Bisma mengangguk. "Iya, Diaz."
Tya mengikuti ajakan Diaz yang berdiri lebih dulu. Melangkah bersisian hingga tiba di teras belakang. Air kolam renang berwarna biru tersorot sinar matahari, menjadi pemandangan yang menyegarkan mata.
"Mas Diaz, serius kita memisahkan diri gini buat bahas belanja?" tanya Tya dengan suara pelan. Takut ada orang yang mendengar padahal di keliling tidak ada orang lain.
"Disuruh Ibu. Katanya saat ngobrol udah lama, kita harus memisahkan diri seolah mau bahas belanjaan," sahut Diaz dengan enteng.
"Benar kan, udah kuduga. Kau beneran wayang tanpa nyawa." Tya mencibir.
"Mati dong."
"Iya. Mati rasa dan mati akal. Sudah jangan dibahas lagi nanti Mas Diaz stres. Kalau nggak ada yang akan dibahas, boleh aku main Hp? Mau balas-balas chat aja."

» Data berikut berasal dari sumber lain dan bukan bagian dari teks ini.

===== src/rtl/bram_capture_writer.sv =====
// Purpose: capture a fixed number of stream samples into BRAM port A, then hand the BRAM to a reader.
// Latency: one cycle from an accepted sample to its BRAM write strobe; done rises on the edge that
//          registers the last write, and switch drops one edge later.
// Backpressure: none; s_axis_tready is always 1 and samples arriving outside CAPTURE are dropped.
//
// Ports:
//   clk, rst            - single clock; synchronous active-high reset
//   cfg_length          - words to capture; values above the BRAM depth are clamped to the depth
//   start               - one-cycle capture request, honoured in IDLE and DONE, ignored in CAPTURE
//   s_axis_*            - sample stream in (tready tied high)
//   bram_porta_*        - BRAM port A write side; rddata is unused
//   switch              - 1 while the writer owns the BRAM, 0 once it is handed to the reader
//   busy / done         - decoded from the state register (CAPTURE / DONE)
//   sts_count           - words written in the current or most recent capture
module bram_capture_writer #(
    parameter int BRAM_DATA_WIDTH = 32,
    parameter int BRAM_ADDR_WIDTH = 15
) (
    input  logic                       clk,
    input  logic                       rst,
    input  logic [BRAM_ADDR_WIDTH:0]   cfg_length,
    input  logic                       start,
    input  logic [BRAM_DATA_WIDTH-1:0] s_axis_tdata,
    input  logic                       s_axis_tvalid,
    output logic                       s_axis_tready,
    output logic                       bram_porta_clk,
    output logic                       bram_porta_rst,
    output logic [BRAM_ADDR_WIDTH-1:0] bram_porta_addr,
    output logic [BRAM_DATA_WIDTH-1:0] bram_porta_wrdata,
    output logic                       bram_porta_we,
    input  logic [BRAM_DATA_WIDTH-1:0] bram_porta_rddata,
    output logic                       switch,
    output logic                       busy,
    output logic                       done,
    output logic [BRAM_ADDR_WIDTH:0]   sts_count
);

    typedef enum logic [1:0] {
        ST_IDLE    = 2'd0,
        ST_CAPTURE = 2'd1,
        ST_DONE    = 2'd2
    } state_t;

    // Full BRAM depth, 2^BRAM_ADDR_WIDTH, expressed in the count width.
    localparam logic [BRAM_ADDR_WIDTH:0] DEPTH = {1'b1, {BRAM_ADDR_WIDTH{1'b0}}};

    state_t                       state_q,   state_d;
    logic [BRAM_ADDR_WIDTH:0]     count_q,   count_d;
    logic [BRAM_ADDR_WIDTH:0]     eff_len_q, eff_len_d;
    logic                         switch_q,  switch_d;
    logic                         we_q,      we_d;
    logic [BRAM_ADDR_WIDTH-1:0]   addr_q,    addr_d;
    logic [BRAM_DATA_WIDTH-1:0]   wrdata_q,  wrdata_d;

    logic [BRAM_ADDR_WIDTH:0]     eff_len_new;
    logic [BRAM_ADDR_WIDTH:0]     count_inc;

    // Read port is not needed by the writer; fold it into a sink so it is visibly consumed.
    logic unused_rddata;
    assign unused_rddata = ^bram_porta_rddata;

    // Pass-through BRAM clock/reset and always-ready stream.
    assign bram_porta_clk = clk;
    assign bram_porta_rst = rst;
    assign s_axis_tready  = 1'b1;

    // Clamp the requested length so the capture never wraps the address space.
    assign eff_len_new = (cfg_length > DEPTH) ? DEPTH : cfg_length;
    assign count_inc   = count_q + {{BRAM_ADDR_WIDTH{1'b0}}, 1'b1};

    always_comb begin
        state_d   = state_q;
        count_d   = count_q;
        eff_len_d = eff_len_q;
        switch_d  = switch_q;
        we_d      = 1'b0;
        addr_d    = addr_q;
        wrdata_d  = wrdata_q;

        case (state_q)
            ST_IDLE: begin
                if (start) begin
                    eff_len_d = eff_len_new;
                    count_d   = '0;
                    if (eff_len_new != '0) begin
                        state_d  = ST_CAPTURE;
                        switch_d = 1'b1;
                    end else begin
                        state_d  = ST_DONE;
                        switch_d = 1'b0;
                    end
                end
            end

            ST_CAPTURE: begin
                // start is deliberately not looked at here.
                if (s_axis_tvalid) begin
                    we_d     = 1'b1;
                    addr_d   = count_q[BRAM_ADDR_WIDTH-1:0];
                    wrdata_d = s_axis_tdata;
                    count_d  = count_inc;
                    if (count_inc == eff_len_q) begin
                        state_d = ST_DONE;
                    end
                end
            end

            ST_DONE: begin
                // The first edge in DONE is the edge where the BRAM samples the final we=1,
                // so dropping switch here never races a pending write.
                switch_d = 1'b0;
                if (start) begin
                    eff_len_d = eff_len_new;
                    count_d   = '0;
                    if (eff_len_new != '0) begin
                        state_d  = ST_CAPTURE;
                        switch_d = 1'b1;
                    end else begin
                        state_d  = ST_DONE;
                    end
                end
            end

            default: begin
                state_d  = ST_IDLE;
                switch_d = 1'b0;
            end
        endcase
    end

    always_ff @(posedge clk) begin
        if (rst) begin
            state_q   <= ST_IDLE;
            count_q   <= '0;
            eff_len_q <= '0;
            switch_q  <= 1'b0;
            we_q      <= 1'b0;
            addr_q    <= '0;
            wrdata_q  <= '0;
        end else begin
            state_q   <= state_d;
            count_q   <= count_d;
            eff_len_q <= eff_len_d;
            switch_q  <= switch_d;
            we_q      <= we_d;
            addr_q    <= addr_d;
            wrdata_q  <= wrdata_d;
        end
    end

    assign bram_porta_we     = we_q;
    assign bram_porta_addr   = addr_q;
    assign bram_porta_wrdata = wrdata_q;
    assign switch            = switch_q;
    assign busy              = (state_q == ST_CAPTURE);
    assign done              = (state_q == ST_DONE);
    assign sts_count         = count_q;

endmodule


===== config.mk =====
export PLATFORM = sky130hd
export DESIGN_NAME = bram_capture_writer
export DESIGN_NICKNAME = d
export VERILOG_FILES = /design/src/rtl/bram_capture_writer.sv
export SDC_FILE = /design/constraint.sdc
export NUM_CORES = 1
export LEC_CHECK = 0
export ABC_AREA = 1
export BUFFER_PORTS_ARGS = -buffer_cell sky130_fd_sc_hd__buf_2
export CORE_MARGIN = 2
export CORE_UTILIZATION = 49
export CTS_CLUSTER_SIZE = 8
export DETAILED_ROUTE_END_ITERATION = 7
export HOLD_SLACK_MARGIN = 0.05
export MAX_ROUTING_LAYER = met4
export PLACE_DENSITY = 0.88
export SLEW_MARGIN = 20
export SYNTH_ARGS = -nofsm -noshare
export SYNTH_HDL_FRONTEND = slang
export SYNTH_SLANG_ARGS = --single-unit
export TNS_END_PERCENT = 5

===== constraint.sdc =====
create_clock -name clk -period 2.2 [get_ports clk]
set_clock_uncertainty 0.15 [all_clocks]
set_input_delay 0.11 -clock clk [delete_from_list [all_inputs] [get_ports clk]]
set_output_delay 0.11 -clock clk [all_outputs]
set_load 0.03 [all_outputs]

==> results_dict.tcl, run 1 <==
set metrics [dict create \
    synth_compound_gate_area_share 0.151 \
    rows 32 \
    post-place-ws_ns 0.169 \
    first_iter_violations 460 \
    grt_setup_unrepaired "true" \
    placed_cells_incl_taps 773 \
    ys_seq_elements 83 \
    timing.slew.headroom 0.609 \
    grt_pass1_vias 4521 \
    routed_wl_um 14500 \
    initial_antenna_violation_count 0 \
    synth_warnings 0 \
    yosys.area_share.xor_xnor 0.00678 \
    antenna_cells 0 \
    place.gp.congestion 0.981 \
    fp.dieW_um 92.9 \
    post_route_cells_drive_above_1_share 0.233 \
    finish.net_count 832 \
    clkSlewWorstSetupHoldPaths_ns 0.10 \
    final_cells 854 \
    critical_path.endpoint_type "flop" \
    count_of_vias_placed_by_the_detailed_router 4783 \
    synth_flop_cell "dfxtp_1" \
    finalSetupViolCount 0 \
    floorplan.io_pins 154 \
    syn2layout_area_growth_pct 41.4 \
    synthesis.instances 566 \
    final.hold.worst_slack_ns 0.285 \
    drv.max_cap_violation_count 0 \
    mappedNetlistArea_um2 3880 \
    synth.lib_cells_used.distinct 34 \
    total_grt_overflow 0 \
    hold_viol 0 \
    cp_data_arrival_time_ns 2.42 \
    post_synth_mux_area_share 0 \
    worstRegToRegCells 7 \
    starting_density 0.504 \
    post_synth_fa_ha_maj_area_fraction 0.00323 \
    power_density_nw_per_um2 647 \
    worstReg2RegEnd "bram_porta_wrdata[11]" \
    grt_busiest_layer "met2" \
    postCtsSetupBuffers 0 \
    track_usage 0.338 \
    vdd.ir_drop.worst_mv 0.601 \
    first_pass_iteration_count_of_the_detailed_router 7 \
    seq_area_frac_synth 0.429 \
    drtAntennaViolNets 0 \
    drc 0 \
    synth_top_family_by_area "simple AND/OR/NAND/NOR gates" \
    leakage_nw 2.49 \
    globalRouteMet3Util 0.0797 \
    vias_per_cell 5.60 \
    hold_path_end "bram_porta_wrdata[9]" \
    setup_ws_ns 0.0209 \
    maxClockFrequency_mhz 459 \
    grt_start_max_net_pins 40 \
    period_needed_ns 2.18 \
    skew_pair_late_insertion_delay_ns 0.47 \
    synth_simple_gate_area_share 0.335 \
    period_share 0.991 \
    beginning_of_the_critical_path "state_q[0]" \
    max_slew.worst_pin.slew_ns 0.585 \
    grt_pass1_wl_um 22000 \
    hold_path.startpoint "s_axis_tdata[9]" \
    hold_path_stages 4 \
    cts_tree "yes" \
    ff2ff_setup_slack_ns 0.02 \
    mappedNetlistNets 651 \
    run_status "complete, no violations" \
    critical_path_peak_fanout 34 \
    port_buf_inserts 120 \
    holdCritPathClass "in2reg" \
    die_height_um 92.9 \
    synth.avg_cell_area_um2 6.85 \
    synth_async_sr_flop_share 0 \
    worst_ep_required_time_ns 2.44 \
    synth_enable_flop_cells 0 \
    timing_worst_setup_path_type "reg2reg" \
    dieArea_um2 8640 \
    launching_point_of_the_worst_reg2reg_path "state_q[0]" \
    core_um2 7690 \
    use_met2 0.550 \
    place_hpwl_um 8020 \
    route.detailed.wl_per_inst_um 17.0 \
    timing_max_transition_violations_final 0 \
    worst_setup_path_start_kind "flop" \
    met1_track_demand_over_resource_in_global_routing 0.393 \
]
where the power goes:
part | leakage [nW] | internal (W) | switching [W]
Clock | 0.131 | 0.000673 | 0.000702
Sequential | 0.676 | 0.00156 | 0.0000405
Combinational | 1.68 | 0.000216 | 0.000351
Total | 2.49 | 0.00245 | 0.00109
per-layer routing:
metal | vias to the layer above | part of all wire
li1 | 2208 | -
met1 | 2146 | 0.38
met2 | 353 | 0.48
met3 | 76 | 0.091
met4 | 0 | 0.048
met5 | - | 0
state kept, by name, indices dropped and copies added (netlist names):
register	count
bram_porta_addr	15
bram_porta_we	1
bram_porta_wrdata	32
eff_len_q	16
state_q	2
sts_count	16
switch	1
cell usage after synthesis (2+ instances only):
cell type    n  share of area
nor2_1      37          0.036
nand3_1     53          0.068
a21oi_1     76          0.098
buf_4        3         0.0058
nand3b_1     3         0.0058
o21ai_0     17          0.022
buf_1        2         0.0019
nand4_1      9          0.015
dfxtp_1     83           0.43
nand2_1    182           0.18
buf_2        3         0.0039
inv_1       42          0.041
nand2_2      4         0.0065
clkbuf_1    20          0.019
o21a_1       2         0.0039
inv_2        2         0.0019
nor2_4       5          0.015
xor2_1       2         0.0045
a211oi_1     6          0.012
cell usage in the layout, fill, tap and decap left out, types with 2 or more instances in the layout:
master and n:
inv_2 2, inv_1 42, nor2_1 36, nand4_1 9, nor2_4 6, o21ai_0 17, xor2_1 2, a21oi_1 76
clkbuf_8 12, nand3_1 53, dlygate4sd3_1 61, clkinv_4 4, nand2_1 181, dfxtp_1 81, nand3b_1 3, a211oi_1 6
o21a_1 2, nand2_4 2, nand2_2 4, buf_4 10, dfxtp_2 2, buf_6 3, buf_2 120
logic make-up after synthesis:
family,Yosys count
buffers and inverters,72
xor gates and xnor gates,3
DFF,83
other,1
AOI/OAI and AO/OA,108
adders and majority gates,1
and+or+nand+nor,298
worst max-delay path by stage:
stage	slack [ns]	cells past startpoint	end
after global placement	0.18	6	sts_count[1]
after CTS	0.16	6	sts_count[1]
final	0.02	7	bram_porta_wrdata[11]
after detailed placement	0.17	6	sts_count[1]
after global routing	-0.05	13	state_q[1]
after floorplan	0.05	13	state_q[1]
worst max-delay path: stages (launching register included):
cell and delay, ns:
dfxtp_1 0.44, inv_1 0.11, nor2_1 0.32, nand2_2 0.27
inv_2 0.14, buf_6 0.26, nand2_1 0.16, a21oi_1 0.25
layout make-up:
cell class                 instances  area [µm²]
clock buffer                      13         170
clock inverter                     7        85.1
fill                             566        2210
inverter                          44         165
multi-input combinational        412        1950
sequential                        83        1660
tap                              102         128
timing repair buffer             193        1320
stage by stage:
step                total power (W)  instance area (µm²)  utilization  setup TNS [ns]
floorplan                   0.00199                 3880            -               0
global placement            0.00212                 4580        0.596               0
detailed placement          0.00213                 4580        0.596               0
CTS                         0.00349                 5430        0.707               0
global route                0.00366                 5480        0.713         -0.0808
finish                      0.00355                 5480        0.713               0
timing repair:
item                                    4_1_cts  5_1_grt
resized for setup                             0        9
hold endpoints to repair                     55        7
hold buffers                                 60        1
endpoints found under the setup margin        0       60
Power figures use the tool's default switching activity.
==> run 2, diff against run 1 <==
==> constraint.sdc (replaced) <==
create_clock -name clk -period 2.05 [get_ports clk]
set_clock_uncertainty 0.15 [all_clocks]
set_input_delay 0.1025 -clock clk [delete_from_list [all_inputs] [get_ports clk]]
set_output_delay 0.1025 -clock clk [all_outputs]
set_load 0.03 [all_outputs]
==> run 2 against run 1 <==
The flow now finishes with violations (setup timing). Die area is the same. Hold slack lost 0.014 ns. Via count up 5.7%. Maximum frequency up 1.0%. Highest routed layer unchanged.
==> results_dict.tcl, run 2 (same netlist as run 1, synthesis figures left out) <==
set metrics [dict create \
    period_needed_ns 2.16 \
    critPathCapture "bram_porta_wrdata[11]" \
    grt_pass1_vias 4794 \
    route.detailed.wl_per_inst_um 17.7 \
    clkSlewWorstSetupHoldPaths_ns 0.11 \
    placed_cells_incl_taps 781 \
    track_usage 0.351 \
    count_of_vias_placed_by_the_detailed_router 5058 \
    place.gp.congestion 0.989 \
    timing.slew.headroom 0.590 \
    first_pass_iteration_count_of_the_detailed_router 8 \
    final_cells 879 \
    finalInstanceArea_um2 5810 \
    fp.dieW_um 92.9 \
    worst_ep_required_time_ns 2.28 \
    globalRouteMet3Util 0.0814 \
    drv.max_cap_violation_count 0 \
    grt_setup_unrepaired "true" \
    power_density_nw_per_um2 644 \
    final.hold.worst_slack_ns 0.271 \
    holdCritPathClass "in2reg" \
    period_share 1.05 \
    hold_viol 0 \
    drc 0 \
    critical_path.endpoint_type "flop" \
    drtAntennaViolNets 0 \
    setup_ws_ns -0.108 \
    fillCellCount 530 \
    core_um2 7690 \
    met1_track_demand_over_resource_in_global_routing 0.387 \
    regArea_um2 1670 \
    worstReg2RegEnd "bram_porta_wrdata[11]" \
    finish.net_count 857 \
    leakage_nw 2.60 \
    area_taken_by_multi_input_logic_gates_um2 2070 \
    vdd.ir_drop.worst_mv 0.639 \
    timing_worst_setup_path_type "reg2reg" \
    ff2ff_setup_slack_ns -0.11 \
    initial_antenna_violation_count 0 \
    skew_pair_late_insertion_delay_ns 0.47 \
    rows 32 \
    final_cell_mix "175 x nand2_1, 120 x buf_2, 80 x dfxtp_1" \
    vias_per_cell 5.75 \
    die_height_um 92.9 \
    finalPower_w 0.00374 \
    first_iter_violations 406 \
    largest_register_ffs 32 \
    maxClockFrequency_mhz 463 \
    cts_tree "yes" \
    total_grt_overflow 0 \
    critical_path_peak_fanout 11 \
    floorplan.io_pins 154 \
    starting_density 0.504 \
    timing_max_transition_violations_final 0 \
    launching_point_of_the_worst_reg2reg_path "state_q[0]" \
    antenna_cells 0 \
    syn2layout_area_growth_pct 50.0 \
    grt_start_max_net_pins 64 \
    routed_wl_um 15600 \
    max_slew.worst_pin.slew_ns 0.614 \
    cp_data_arrival_time_ns 2.39 \
    dpl_cell_area_um2 4660 \
    use_met2 0.572 \
    grt_pass1_wl_um 22800 \
    worst_setup_path_start_kind "flop" \
    dieArea_um2 8640 \
    violations "setup timing" \
    worstRegToRegCells 7 \
    run_status "finished with violations" \
    finalSetupViolCount 8 \
    grt_busiest_layer "met2" \
    post_route_cells_drive_above_1_share 0.283 \
    port_buf_inserts 120 \
    mostFrequentLayoutCell "nand2_1" \
    beginning_of_the_critical_path "state_q[0]" \
    place_hpwl_um 8130 \
]
==> run 2: changes by cell type in the layout (fill, tap and decap cells not counted), moves of 3 or more <==
cell | previous run | this run
nor2_1 | 36 | 26
buf_4 | 10 | 27
nand2_1 | 181 | 175
nor2_2 | 1 | 8
nand3_2 | 1 | 8
dlygate4sd3_1 | 61 | 68
clkinv_4 | 4 | 1
nand2_2 | 4 | 10
nand3_1 | 53 | 46
==> run 2: worst min-delay path by stage <==
stage | from | to | slack [ns] | depth (start not counted)
finish | s_axis_tdata[16] | bram_porta_wrdata[16] | 0.27 | 4
global route | s_axis_tdata[16] | bram_porta_wrdata[16] | 0.29 | 4
CTS | s_axis_tdata[16] | bram_porta_wrdata[16] | 0.26 | 4
detailed placement | clk | bram_porta_clk | 0.12 | 1
global placement | clk | bram_porta_clk | 0.12 | 1
floorplan | rst | bram_porta_we | 0.04 | 1
==> run 2: critical path, cell delays in order, from the launching register on <==
cell and delay (ns):
dfxtp_1 0.42, inv_1 0.13, nor2_4 0.19, nand2_2 0.14
inv_4 0.15, nand2_1 0.07, dlygate4sd3_1 0.56, a21oi_1 0.25
==> run 2: cell type report <==
class | instances | share of cell area
clock buffers | 13 | 0.0293
inverters | 44 | 0.0288
flip-flops and latches | 83 | 0.286
well taps | 102 | 0.0219
repair buffers | 219 | 0.267
clock inverters | 7 | 0.0101
multi-input cells | 411 | 0.356
==> run 2: metal layers <==
| layer | vias up | wire, µm |
|---|---|---|
| met5 | - | 0 |
| met4 | 0 | 1010 |
| met3 | 112 | 1370 |
| met2 | 404 | 7650 |
| met1 | 2286 | 5540 |
| li1 | 2256 | - |
==> run 2: what timing repair did <==
| action | CTS | global route |
|---|---|---|
| hold buffers | 69 | 0 |
| buffers inserted | 0 | 9 |
| setup endpoints to repair | 0 | 72 |
| gates resized for setup | 0 | 47 |
| endpoints found under the hold margin | 58 | 0 |
==> run 2: through the flow <==
stage	setup TNS, ns	utilization	setup WS [ns]
floorplan	0	-	0.0312
global placement	0	0.606	0.138
detailed placement	0	0.606	0.0674
CTS	0	0.725	0.0206
global route	-0.950	0.756	-0.158
finish	-0.339	0.756	-0.108
==> run 2: report_power, final <==
| group | internal, W | switching (W) | leakage [nW] |
|---|---|---|---|
| combinational | 0.000249 | 0.000400 | 1.81 |
| clock | 0.000600 | 0.000770 | 0.118 |
| sequential | 0.00168 | 0.0000471 | 0.677 |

"Nggak boleh. Kita bahas soal belanja."
"Lah..."
"Kau mau mahar apa? Ini bukan disuruh Ibu. Murni dari nurani yang nggak mati seperti pikirmu itu." Diaz mengerling dengan wajah masam.
"Dududu...anak Ibu ngambek nih. Jangan cemberut gitu nanti gantengnya berkurang. Cenyum atuh cenyuummm." Tya mengedipkan sambil memiringkan wajah dengan bibir mengukir senyum manis.
Diaz memang betul-betul kesal telah diledek. Tapi kelakuan Tya membuatnya seketika berubah tak bisa menahan senyum. Lebih dari itu. Ingin cium.